AFP: The United States on Friday said it hoped for multilateral talks with Iran soon to test the Islamic Republic's willingness to address nuclear and other concerns, despite Tehran's "disappointing" written proposals. WASHINGTON (AFP) — The United States on Friday said it hoped for multilateral talks with Iran soon to test the Islamic Republic's willingness to address nuclear and other concerns, despite Tehran's "disappointing" written proposals.
Earlier in Brussels, the European Union said the United States and the five other major countries dealing with Iran are to seek an urgent meeting with Tehran following its package of proposals.
"If you go to the Iran document, it says the Iranian nation is prepared to enter into dialogue and negotiation and so on and so forth," said Philip Crowley, the US Assistant Secretary of State for Public Affairs.
"We will seek an early meeting, and we will seek to test Iran's willingness to engage," Crowley told reporters.

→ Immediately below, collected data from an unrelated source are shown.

[src/rtl/fft_energy_pkg.sv]
// Shared types, default parameters and helpers for the FFT band-energy stage.
// Latency: n/a (package only).
// Backpressure: n/a (package only).
package fft_energy_pkg;

  typedef enum logic [1:0] {
    IDLE   = 2'd0,
    RUN    = 2'd1,
    DRAIN  = 2'd2,
    COMMIT = 2'd3
  } state_t;

  localparam int DEF_NUM_BANDS = 7;
  localparam int DEF_DATA_W    = 16;
  localparam int DEF_ADDR_W    = 10;
  localparam int DEF_ACC_W     = 40;
  localparam int DEF_LEVEL_W   = 4;
  localparam int DEF_SHIFT_W   = 6;
  localparam int DEF_RD_LAT    = 2;

  // Unsigned add clamped to 2^w-1; operands are zero-extended to 64 bits by
  // the caller, so w may be anything up to 63.
  function automatic logic [63:0] sat_add(input logic [63:0] a,
                                          input logic [63:0] b,
                                          input int          w);
    logic [64:0] sum;
    logic [64:0] lim;
    sum = {1'b0, a} + {1'b0, b};
    lim = (65'd1 << w) - 65'd1;
    if (sum > lim) return lim[63:0];
    return sum[63:0];
  endfunction

endpackage

[src/rtl/fft_level_quant.sv]
// Quantise one band energy to a display level: shift right, clamp to all-ones.
// Latency: combinational.
// Backpressure: none.
// Ports: energy (band energy), shift (right shift amount), level (clamped result).
module fft_level_quant
  import fft_energy_pkg::*;
#(
  parameter int ACC_W   = DEF_ACC_W,
  parameter int SHIFT_W = DEF_SHIFT_W,
  parameter int LEVEL_W = DEF_LEVEL_W
) (
  input  logic [ACC_W-1:0]   energy,
  input  logic [SHIFT_W-1:0] shift,
  output logic [LEVEL_W-1:0] level
);

  logic [ACC_W-1:0] q;

  always_comb begin
    q = '0;
    // Shifts of ACC_W or more discard every bit.
    if (int'(shift) < ACC_W) q = energy >> shift;
    level = ((q >> LEVEL_W) != '0) ? '1 : q[LEVEL_W-1:0];
  end

endmodule

[src/rtl/fft_band_energy.sv]
// Stream one FFT frame from the spectrum BRAM, sum squared magnitudes per band, commit energies and levels atomically.
// Latency: start to done is E + RD_LAT + 2 cycles (E = last band end address).
// Backpressure: none; start is ignored while busy, BRAM is read one address per cycle without stalls.
// Ports: clock/reset_n; start, band_end, shift, hold (frame config, latched on start except hold);
//        bram_addr/bram_data (BRAM read port); busy, done, energy, level (status and committed results).
// Build option: define FFT_BAND_PEAK_HOLD_EN for peak-hold level decay of one step per frame.
module fft_band_energy
  import fft_energy_pkg::*;
#(
  parameter int NUM_BANDS = DEF_NUM_BANDS,
  parameter int DATA_W    = DEF_DATA_W,
  parameter int ADDR_W    = DEF_ADDR_W,
  parameter int ACC_W     = DEF_ACC_W,
  parameter int LEVEL_W   = DEF_LEVEL_W,
  parameter int SHIFT_W   = DEF_SHIFT_W,
  parameter int RD_LAT    = DEF_RD_LAT
) (
  input  logic                           clock,
  input  logic                           reset_n,
  input  logic                           start,
  input  logic [NUM_BANDS*ADDR_W-1:0]    band_end,
  input  logic [NUM_BANDS*SHIFT_W-1:0]   shift,
  input  logic                           hold,
  output logic [ADDR_W-1:0]              bram_addr,
  input  logic [DATA_W-1:0]              bram_data,
  output logic                           busy,
  output logic                           done,
  output logic [NUM_BANDS*ACC_W-1:0]     energy,
  output logic [NUM_BANDS*LEVEL_W-1:0]   level
);

  localparam int CNT_W = $clog2(RD_LAT + 1);

  state_t state, state_nxt;

  logic [NUM_BANDS-1:0][ADDR_W-1:0]  end_q;
  logic [NUM_BANDS-1:0][SHIFT_W-1:0] shift_q;
  logic [NUM_BANDS-1:0][ACC_W-1:0]   acc_q;
  logic [NUM_BANDS-1:0][ACC_W-1:0]   energy_q;
  logic [NUM_BANDS-1:0][LEVEL_W-1:0] level_q;
  logic [NUM_BANDS-1:0][LEVEL_W-1:0] quant;
  logic [NUM_BANDS-1:0][LEVEL_W-1:0] commit_level;

  // Band membership travels with each read as a mask so that overlapping or
  // empty ranges follow the interval rule exactly.
  logic [RD_LAT-1:0]                 vld_pipe;
  logic [RD_LAT-1:0][NUM_BANDS-1:0]  tag_pipe;
  logic [NUM_BANDS-1:0]              addr_tag;

  logic [CNT_W-1:0]                  drain_cnt;
  logic [ADDR_W-1:0]                 last_addr;
  logic [2*DATA_W-1:0]               data_ext;
  logic [2*DATA_W-1:0]               prod;

  assign last_addr = end_q[NUM_BANDS-1] - ADDR_W'(1);
  assign data_ext  = {{DATA_W{1'b0}}, bram_data};
  assign prod      = data_ext * data_ext;
  assign busy      = (state != IDLE);
  assign energy    = energy_q;
  assign level     = level_q;

  always_comb begin
    addr_tag    = '0;
    addr_tag[0] = (bram_addr < end_q[0]);
    for (int k = 1; k < NUM_BANDS; k++) begin
      addr_tag[k] = (bram_addr >= end_q[k-1]) && (bram_addr < end_q[k]);
    end
  end

  for (genvar k = 0; k < NUM_BANDS; k++) begin : g_quant
    fft_level_quant #(
      .ACC_W   (ACC_W),
      .SHIFT_W (SHIFT_W),
      .LEVEL_W (LEVEL_W)
    ) u_quant (
      .energy (acc_q[k]),
      .shift  (shift_q[k]),
      .level  (quant[k])
    );
  end

`ifdef FFT_BAND_PEAK_HOLD_EN
  logic [LEVEL_W-1:0] decayed;

  always_comb begin
    commit_level = quant;
    decayed      = '0;
    for (int k = 0; k < NUM_BANDS; k++) begin
      decayed = (level_q[k] == '0) ? '0 : level_q[k] - LEVEL_W'(1);
      if (decayed > quant[k]) commit_level[k] = decayed;
    end
  end
`else
  always_comb begin
    commit_level = quant;
  end
`endif

  always_ff @(posedge clock or negedge reset_n) begin
    if (!reset_n) state <= IDLE;
    else          state <= state_nxt;
  end

  always_comb begin
    state_nxt = state;
    case (state)
      IDLE: begin
        // The latched copy is not yet available, so test the live end address.
        if (start) begin
          state_nxt = (band_end[NUM_BANDS*ADDR_W-1 -: ADDR_W] == '0) ? DRAIN : RUN;
        end
      end
      RUN:    if (bram_addr == last_addr) state_nxt = DRAIN;
      DRAIN:  if (drain_cnt == CNT_W'(RD_LAT - 1)) state_nxt = COMMIT;
      COMMIT: state_nxt = IDLE;
      default: state_nxt = IDLE;
    endcase
  end

  always_ff @(posedge clock or negedge reset_n) begin
    if (!reset_n) begin
      end_q     <= '0;
      shift_q   <= '0;
      acc_q     <= '0;
      energy_q  <= '0;
      level_q   <= '0;
      vld_pipe  <= '0;
      tag_pipe  <= '0;
      drain_cnt <= '0;
      bram_addr <= '0;
      done      <= 1'b0;
    end else begin
      done        <= 1'b0;
      vld_pipe[0] <= (state == RUN);
      tag_pipe[0] <= addr_tag;
      for (int i = 1; i < RD_LAT; i++) begin
        vld_pipe[i] <= vld_pipe[i-1];
        tag_pipe[i] <= tag_pipe[i-1];
      end

      if (vld_pipe[RD_LAT-1]) begin
        for (int k = 0; k < NUM_BANDS; k++) begin
          if (tag_pipe[RD_LAT-1][k]) begin
            acc_q[k] <= ACC_W'(sat_add(64'(acc_q[k]), 64'(prod), ACC_W));
          end
        end
      end

      case (state)
        IDLE: begin
          if (start) begin
            end_q     <= band_end;
            shift_q   <= shift;
            bram_addr <= '0;
            acc_q     <= '0;
            drain_cnt <= '0;
          end
        end
        RUN: begin
          if (bram_addr != last_addr) bram_addr <= bram_addr + ADDR_W'(1);
        end
        DRAIN: begin
          drain_cnt <= drain_cnt + CNT_W'(1);
        end
        COMMIT: begin
          energy_q <= acc_q;
          if (!hold) level_q <= commit_level;
          done <= 1'b1;
        end
        default: ;
      endcase
    end
  end

endmodule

Crowley hoped for a meeting involving senior officials from Iran and the P5-plus-1, or the permanent five veto-weilding members of the UN Security Council — the United States, Russia, China, Britain, France — plus Germany.
"From the standpoint of the international community, the central issue that we have is the nuclear issue. If we have talks, we will plan to bring up the nuclear issue," Crowley said.
"We will hope, as we said earlier this week in the IAEA (International Atomic Energy Agency), that Iran will choose to engage the international community, to address the concerns that we have about the nuclear program," he said.
"But it's not just a meeting for meeting's sake, it is a meeting to be able to see if Iran is willing to engage us seriously on these issues," Crowley said.
Brussels and Washington have deemed insufficient the proposals Iran submitted on Wednesday to the P5-plus-1.
A US non-profit investigative journalism group, Pro Publica, said Thursday it obtained a copy of Iran's proposal in which Tehran said it was prepared to hold "comprehensive, all-encompassing and constructive negotiations."
The talks would address nuclear disarmament as well as a global framework for the use of "clean nuclear energy," according to the document published on Pro Publica's website, but it did not address Iran's own nuclear program.
In his first reaction to the proposals, Crowley said Thursday: "It is not really responsive to our greatest concern, which is obviously Iran's nuclear program."
On Friday, a senior State Department official described the package as "disappointing."
The United States has raised the specter of another round of sanctions if Iran fails to engage the international community, particularly over its uranium enrichment program which Washington fears is aimed at building a nuclear bomb.
Tehran insists it is for the peaceful use of nuclear energy.